The following Venn diagram seems simple enough. Two sets intersect to create a set that is smaller and more restricted:


venn

Yet when it comes to people, this logic is often completely wrong. The place where Lennon and McCartney worked creatively together was far larger than the creative space each would ever claim on their own. The same goes for Gilbert and Sullivan, Abbot and Costello, Ashman and Mencken, Siegel and Schuster, Greenwich and Barry, Dannay and Lee, Rodgers and Hammerstein and many others.

And so we have what seems like a contradiction: When it comes to human creativity, the set of intersecting talent can be far larger than the set of talents possessed by either participant.

6 thoughts on “Venn diagrams”

  1. In this case, the only way this would work is if the A and B were flat and the
    A (upside down U, whatever it’s called) B were extended dimensionally.

  2. ‘∩’ is the symbol for set intersection. So A∩B is said aloud as “A intersect B”.

    I think you’re saying that what looks like a set intersection is only an illusion. It just looks like that because our perspective is hiding some of the dimensions. Is that right?

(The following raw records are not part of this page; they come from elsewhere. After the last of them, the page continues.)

Source: an optimization exercise on an open RTL-to-GDS flow (aim: small area and a short achievable clock period). Production flows keep margins and buffers that such runs may drop.
The RTL was checked by simulation tests, not by an equivalence proof against the original design.
Power and IR drop assume default switching activity.

== run A ==
==> flow/design.v (excerpt) <==
module balance_cntrl
# (parameter fast_sim=1)
(
input clk, rst_n,
input vld, pwr_up, rider_off,
input logic signed [15:0] ptch,
input logic signed [15:0] ptch_rt,
input logic [11:0] steer_pot,
input logic en_steer,
output logic signed [11:0] lft_spd,
output logic signed [11:0] rght_spd,
output logic too_fast
);
Size: about 75 I/O pins.
export LEC_CHECK = 0
export ABC_AREA = 1
export CAP_MARGIN = 20
export CORE_MARGIN = 2
export CORE_UTILIZATION = 65
export SLEW_MARGIN = 20
create_clock -name core_clock -period 35.0 [get_ports {clk}]
standard.sh (not shown) runs the stock make flow with config.mk's settings and CLKGATE_MAP_FILE= SYNTH_SCRIPT=/design/flow/synth_recipe.tcl, a recipe that flattens the netlist after the stock synthesis.
==> flow/flow/run.sh <==
#!/bin/bash
# Layout flow: the standard synthesis, then an inverter clean-up around the
# full-adder cells (polarity.py) and a re-map of the remaining gates
# (remap.tcl, ABC area script), then the standard layout steps with plain
# buf_1 port buffers and a setup-repair target of MARGIN ns.
set -euo pipefail
MARGIN=9
R=orfs/results/sky130hd/balance_cntrl/base
bash standard.sh  synth > 1_standard_synth.log 2>&1
cp $R/1_2_yosys.v std_1_2_yosys.v
python3 flow/polarity.py std_1_2_yosys.v pol.v > 2_polarity.log 2>&1
export REMAP_LIB=$FLOW_HOME/platforms/sky130hd/lib/sky130_fd_sc_hd__tt_025C_1v80.lib
export REMAP_DONT_USE="$(sed -n '/DONT_USE_CELLS += /,/^$/p' $FLOW_HOME/platforms/sky130hd/config.mk | grep -o 'sky130_fd_sc_hd__[a-z0-9_]*' | tr '\n' ' ')"
STA=$(dirname $(command -v openroad))/sta
best=""; bestm=""
for s in flow/abc_*.script; do
  k=$(basename $s .script)
  REMAP_IN=pol.v REMAP_OUT=remap_$k.v REMAP_ABC_SCRIPT=$s yosys -c flow/remap.tcl > 3_remap_$k.log 2>&1 || continue
  PICK_NET=remap_$k.v PICK_LIB=$REMAP_LIB PICK_SDC=constraint.sdc $STA -no_init -exit flow/pick.tcl > 3_pick_$k.log 2>&1 || continue
  line=$(grep '^PICK' 3_pick_$k.log) || continue
  m=$(echo "$line" | awk '{print $3 * (37.5 - $5 * 1e9)}')
  echo "$k $line metric $m" >> 3_pick_summary.log
  if [ -z "$bestm" ] || awk "BEGIN {exit !($m < $bestm)}"; then best=$k; bestm=$m; fi
done
echo "chosen $best" >> 3_pick_summary.log
cp remap_$best.v remap.v
cp remap.v $R/1_2_yosys.v
rm -f $R/1_synth.odb $R/1_synth.sdc
ARGS=( "BUFFER_PORTS_ARGS=-buffer_cell sky130_fd_sc_hd__buf_1")
LATE=1
if [ "$LATE" = "1" ]; then
  # floorplan (and its first sizing pass) without the setup-repair target
  bash standard.sh "${ARGS[@]}" floorplan > 4_standard_floorplan.log 2>&1
fi
if [ "$MARGIN" != "none" ]; then
  ARGS+=("SETUP_SLACK_MARGIN=$MARGIN")
fi
bash standard.sh "${ARGS[@]}" finish > 4_standard_finish.log 2>&1
Other scripts of this flow, unchanged in this note and not shown: flow/flow/abc_a.script, flow/flow/abc_b.script, flow/flow/abc_c.script, flow/flow/abc_e.script, flow/flow/abc_f.script, flow/flow/pick.tcl, flow/flow/polarity.py, flow/flow/remap.tcl
Relative to run A, the following input files were edited for run B:
Settings: swapping 65 for 70 in CORE_UTILIZATION.
-- flow/flow/run.sh --
<<< run A, line 7
MARGIN=9
>>> run B, line 7
MARGIN=9.5
<<< run A, line 29
ARGS=( "BUFFER_PORTS_ARGS=-buffer_cell sky130_fd_sc_hd__buf_1")
LATE=1
>>> run B, line 29
ARGS=( "BUFFER_PORTS_ARGS=-buffer_cell sky130_fd_sc_hd__buf_1" RECOVER_POWER=50)
LATE=0
[compare] base=run A new=run B: half-perimeter wire length of the detailed placement result up 820 um; timing-limited maximum frequency up about 1.4%.
Run comparison: run A timing endpoint of the critical path rght_spd[4]; run B timing endpoint of the critical path rght_spd[7]
In run B the implementation completed, yet the final layout does not meet the checks, the culprit being max-capacitance violations, max-slew violations.
On clock-pin slew of the registers on the worst-case setup and hold paths: run B sits above run A.
Looking at worst hold slack, run B sits 6.7 ps higher than run A does.
Modified inputs, run C compared to run B
-- flow/flow/run.sh --
<<< run B, line 7
MARGIN=9.5
>>> run C, line 7
MARGIN=9
<<< run B, line 29
ARGS=( "BUFFER_PORTS_ARGS=-buffer_cell sky130_fd_sc_hd__buf_1" RECOVER_POWER=50)
>>> run C, line 29
ARGS=( "BUFFER_PORTS_ARGS=-buffer_cell sky130_fd_sc_hd__buf_1")
[summary]
- Comparing run B against run C, there is no change at all in wire length of the first global-routing pass.
- Summary of run C over run B: final design area excluding fillers decreased 1.2%, worst hold slack after final layout essentially unchanged, final critical-path required period has increased, sequential share of layout area barely changed, setup slack of the critical path after layout now sits lower.
- Route | run C vs run B | wire shorter in run C
- Comparing critical path depth for run C and run B, the smaller number came from run B.
- | clock skew | run B vs run C | ≈ equal |
- Wire length on met2 was higher in run B than in run C.
- Of run C and run B, only run B fails to finish with a clean layout.
- Compared with run B, run C shows a lower power.
diff inputs: run C => run D
Settings: changing CORE_UTILIZATION from 70 to 65.
-- flow/flow/run.sh --
<<< run C, line 7
MARGIN=9
>>> run D, line 7
MARGIN=12
<<< run C, line 30
LATE=0
if [ "$LATE" = "1" ]; then
  # floorplan (and its first sizing pass) without the setup-repair target
  bash standard.sh "${ARGS[@]}" floorplan > 4_standard_floorplan.log 2>&1
fi
>>> run D, line 30
==> comparison <==
Run C reports its last element of the critical path as rght_spd[7] while run D reports rght_spd[4]. Number of buffers on the longest clock path came out exactly the same in run D and run C. Comparing run C against run D, there is no change at all in final-layout clock buffer total. From run C to run D the numbers moved as follows: share of total power consumed by net switching went down by 8.1 points, share of the cycle needed by the critical path after routing lower, die area climbed 900 um2, routed wire length shows an increase of 5500 um.
diff inputs: run D => run E
Settings: CORE_UTILIZATION now 70, was 65.
-- flow/flow/run.sh --
<<< run D, line 7
MARGIN=12
>>> run E, line 7
MARGIN=9.5
<<< run D, line 29
ARGS=( "BUFFER_PORTS_ARGS=-buffer_cell sky130_fd_sc_hd__buf_1")
>>> run E, line 29
ARGS=( "BUFFER_PORTS_ARGS=-buffer_cell sky130_fd_sc_hd__buf_1" RECOVER_POWER=100)
LATE=0
if [ "$LATE" = "1" ]; then
  # floorplan (and its first sizing pass) without the setup-repair target
  bash standard.sh "${ARGS[@]}" floorplan > 4_standard_floorplan.log 2>&1
fi
The layout from run E, despite a flow that completed every stage, fails the layout checks, with the failing checks listed as max-capacitance violations, max-slew violations.
On count of H-tree levels built during CTS, run D and run E are basically level.
Side by side, sequential share of layout area turned out higher in run E than in run D.
From run E to run D, initial antenna violation count did not move at all.
Wire length the detailed router placed on met1 went down by more than 10% going from run D to run E.
Summary of run E over run D: post-route standard cell area excluding fillers fell 18%, maximum clock frequency shows a reduction of 8.9%.
Layout-stage area growth over the synthesis result: run E < run D
NOTE: power share of the clock group in run E exceeds that of run D
The setup slack of run E is smaller than that of run D.

* * *

## job 1939
Another version of the RTL of balance_cntrl (not shown whole).
Size: roughly 1100 cells after synthesis, about 37 flip-flops, ~75 I/O pins, roughly 0.0092 mm² of cells after synthesis.
==> flow/config.mk <==
export PLATFORM = sky130hd
export DESIGN_NAME = balance_cntrl
export DESIGN_NICKNAME = balance_cntrl
export VERILOG_FILES = /design/flow/design.v
export SDC_FILE = /design/flow/constraint.sdc
export NUM_CORES = 4
export LEC_CHECK = 0
export ABC_AREA = 1
export CAP_MARGIN = 20
export CORE_MARGIN = 2
export CORE_UTILIZATION = 40
export SLEW_MARGIN = 20
==> flow/constraint.sdc <==
create_clock -name core_clock -period 35.0 [get_ports {clk}]
set_input_delay 7.0000 -clock core_clock [delete_from_list [all_inputs] [get_ports {clk}]]
set_output_delay 7.0000 -clock core_clock [all_outputs]
set_load 0.01 [all_outputs]
==> flow/flow/run.sh <==
#!/bin/bash
# Standard layout with a larger setup-repair target (repair_timing -setup_margin).
bash standard.sh SETUP_SLACK_MARGIN=10 finish > standard.log 2>&1
The final layout from job 1939, which completed every stage, passed the timing, DRC and antenna checks at the end of the flow.
For job 8624, these inputs were changed with respect to job 1939:
==> flow/flow/run.sh <==
#!/bin/bash
# Standard layout with a larger setup-repair target (repair_timing -setup_margin).
bash standard.sh SETUP_SLACK_MARGIN=14 finish > standard.log 2>&1
[summary]
- Looking at depth of the critical timing path with buffers and inverters included across job 1939 and job 8624, the one that comes out higher is job 8624.
- Of the two candidates, job 1939 has the worse setup slack after layout and job 8624 the better one.
- From job 1939 to job 8624 the numbers moved as follows: multi-input gate share of total cell area increased 0.78 points, minimum setup slack after placement increased 0.59 ns.

* * *

RTL: one of the versions met above, not the one the previous note started from.
Size in the first run: about 1100 cells after synthesis, ~75 I/O pins.
==> flow/config.mk <==
export PLATFORM = sky130hd
export DESIGN_NAME = balance_cntrl
export DESIGN_NICKNAME = balance_cntrl
export VERILOG_FILES = /design/flow/design.v
export SDC_FILE = /design/flow/constraint.sdc
export NUM_CORES = 4
export LEC_CHECK = 0
export ABC_AREA = 1
export CAP_MARGIN = 20
export CORE_MARGIN = 2
export CORE_UTILIZATION = 65
export SLEW_MARGIN = 20
==> flow/constraint.sdc <==
create_clock -name core_clock -period 35.0 [get_ports {clk}]
set_input_delay 7.0000 -clock core_clock [delete_from_list [all_inputs] [get_ports {clk}]]
set_output_delay 7.0000 -clock core_clock [all_outputs]
set_load 0.01 [all_outputs]
==> flow/flow/run.sh <==
#!/bin/bash
# Layout flow: the standard synthesis, then an inverter clean-up around the
# full-adder cells (polarity.py) and a re-map of the remaining gates
# (remap.tcl, ABC area script), then the standard layout steps with plain
# buf_1 port buffers and a setup-repair target of MARGIN ns.
set -euo pipefail
MARGIN=10
R=orfs/results/sky130hd/balance_cntrl/base
bash standard.sh  synth > 1_standard_synth.log 2>&1
cp $R/1_2_yosys.v std_1_2_yosys.v
python3 flow/polarity.py std_1_2_yosys.v pol.v > 2_polarity.log 2>&1
export REMAP_LIB=$FLOW_HOME/platforms/sky130hd/lib/sky130_fd_sc_hd__tt_025C_1v80.lib
export REMAP_DONT_USE="$(sed -n '/DONT_USE_CELLS += /,/^$/p' $FLOW_HOME/platforms/sky130hd/config.mk | grep -o 'sky130_fd_sc_hd__[a-z0-9_]*' | tr '\n' ' ')"
STA=$(dirname $(command -v openroad))/sta
best=""; bestm=""
for s in flow/abc_*.script; do
  k=$(basename $s .script)
  REMAP_IN=pol.v REMAP_OUT=remap_$k.v REMAP_ABC_SCRIPT=$s yosys -c flow/remap.tcl > 3_remap_$k.log 2>&1 || continue
  PICK_NET=remap_$k.v PICK_LIB=$REMAP_LIB PICK_SDC=constraint.sdc $STA -no_init -exit flow/pick.tcl > 3_pick_$k.log 2>&1 || continue
  line=$(grep '^PICK' 3_pick_$k.log) || continue
  m=$(echo "$line" | awk '{print $3 * (37.5 - $5 * 1e9)}')
  echo "$k $line metric $m" >> 3_pick_summary.log
  if [ -z "$bestm" ] || awk "BEGIN {exit !($m < $bestm)}"; then best=$k; bestm=$m; fi
done
echo "chosen $best" >> 3_pick_summary.log
cp remap_$best.v remap.v
cp remap.v $R/1_2_yosys.v
rm -f $R/1_synth.odb $R/1_synth.sdc
ARGS=( "BUFFER_PORTS_ARGS=-buffer_cell sky130_fd_sc_hd__buf_1")
if [ "$MARGIN" != "none" ]; then
  ARGS+=("SETUP_SLACK_MARGIN=$MARGIN")
fi
bash standard.sh "${ARGS[@]}" finish > 4_standard_finish.log 2>&1
Other scripts of this flow, unchanged in this note and not shown: flow/flow/abc_a.script, flow/flow/abc_b.script, flow/flow/abc_c.script, flow/flow/abc_e.script, flow/flow/abc_f.script, flow/flow/pick.tcl, flow/flow/polarity.py, flow/flow/remap.tcl
Then changed:
--- a/flow/flow/run.sh
+++ b/flow/flow/run.sh
@@ -5,5 +5,5 @@
 # buf_1 port buffers and a setup-repair target of MARGIN ns.
 set -euo pipefail
-MARGIN=10
+MARGIN=8.5
 R=orfs/results/sky130hd/balance_cntrl/base
 bash standard.sh  synth > 1_standard_synth.log 2>&1
@@ -28,4 +28,9 @@
 rm -f $R/1_synth.odb $R/1_synth.sdc
 ARGS=( "BUFFER_PORTS_ARGS=-buffer_cell sky130_fd_sc_hd__buf_1")
+LATE=0
+if [ "$LATE" = "1" ]; then
+  # floorplan (and its first sizing pass) without the setup-repair target
+  bash standard.sh "${ARGS[@]}" floorplan > 4_standard_floorplan.log 2>&1
+fi
 if [ "$MARGIN" != "none" ]; then
   ARGS+=("SETUP_SLACK_MARGIN=$MARGIN")
- CORE_UTILIZATION: 65 -> 70
After rerunning:
- The new run completed with no timing, DRC or antenna violations
- flip-flop and latch count stays the same
- global-route usage is higher by 3.5 points
- design area is lower by 4.9%
- worst setup slack got worse by 1100 ps
- sequential share of layout area is higher by 0.55 points
Then changed:
--- a/flow/flow/run.sh
+++ b/flow/flow/run.sh
@@ -5,5 +5,5 @@
 # buf_1 port buffers and a setup-repair target of MARGIN ns.
 set -euo pipefail
-MARGIN=8.5
+MARGIN=11
 R=orfs/results/sky130hd/balance_cntrl/base
 bash standard.sh  synth > 1_standard_synth.log 2>&1
@@ -28,9 +28,4 @@
 rm -f $R/1_synth.odb $R/1_synth.sdc
 ARGS=( "BUFFER_PORTS_ARGS=-buffer_cell sky130_fd_sc_hd__buf_1")
-LATE=0
-if [ "$LATE" = "1" ]; then
-  # floorplan (and its first sizing pass) without the setup-repair target
-  bash standard.sh "${ARGS[@]}" floorplan > 4_standard_floorplan.log 2>&1
-fi
 if [ "$MARGIN" != "none" ]; then
   ARGS+=("SETUP_SLACK_MARGIN=$MARGIN")
- CORE_UTILIZATION: 70 -> 65
What happened: Routed wire length went up by 18%. Worst setup slack gains 1500 ps. Global-route usage went down by 1.3 points. Design area goes up by 19%. Die area increases by 7.4%. Power goes up by 55%. Hold slack is worse by 11 ps. Final cell count increases by 6.9%.

[afterwards: timing with drivers on the ports]
The results above use ideal ports. As a check the final layouts listed here were re-extracted and re-timed, cells and wires unchanged.
Step 1, drivers: a clkbuf_16 drives clk and a buf_2 each remaining input, both assumed.
Step 2 times the ports against the registers' clock, not the clock port: input delays grow and output delays shrink by t, the midpoint of the rising clock arrivals with the driver on.
a / b / c = ideal ports / drivers / drivers and shift; a / b = the first two.
| run | t, ns | setup WS [ns] | latest minus earliest clock arrival (ns) | cell pins on the clock port's net |
|---|---|---|---|---|
| run A | 0.308 | 9.888 / 9.867 / 9.867 | 0.004 / 0.004 | 1 |
| run B | 0.313 | 10.246 / 10.220 / 10.220 | 0.011 / 0.010 | 1 |
| run C | 0.316 | 9.831 / 9.806 / 9.806 | 0.013 / 0.013 | 1 |
| run D | 0.310 | 10.681 / 10.643 / 10.643 | 0.005 / 0.005 | 1 |
| run E | 0.315 | 8.313 / 8.288 / 8.288 | 0.006 / 0.006 | 1 |
| job 1939 | 0.310 | 9.976 / 9.943 / 9.943 | 0.008 / 0.008 | 1 |
| job 8624 | 0.312 | 10.147 / 10.112 / 10.112 | 0.003 / 0.003 | 1 |
| the first run of note 3 | 0.307 | 10.559 / 10.513 / 10.513 | 0.003 / 0.003 | 1 |
| the second run of note 3 | 0.315 | 9.413 / 9.388 / 9.388 | 0.011 / 0.011 | 1 |
| the third run of note 3 | 0.309 | 10.885 / 10.844 / 10.844 | 0.005 / 0.004 | 1 |
The setup slack of the first run of note 3, which loses most, moves by -0.046 ns with the drivers and by -0.046 ns with both steps.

  3. I don’t know why there’s any a priori reason to suppose that set intersection is the right model for collaboration. My theory: when two people work together well, each unlocks creativity that the other already possessed but wasn’t accessing. I don’t know if that common saying about how we only use 10% of our brains or whatever is valid, but it feels like the best collaborations give us access to a greater percentage. Maybe its more like a multiplicative effective than additive or subtractive (which intersection suggests).

  4. Actually your answer fits very well with Sally’s answer: The part of two minds that intersects will multiply together, which induces a new dimension that wasn’t present in either mind.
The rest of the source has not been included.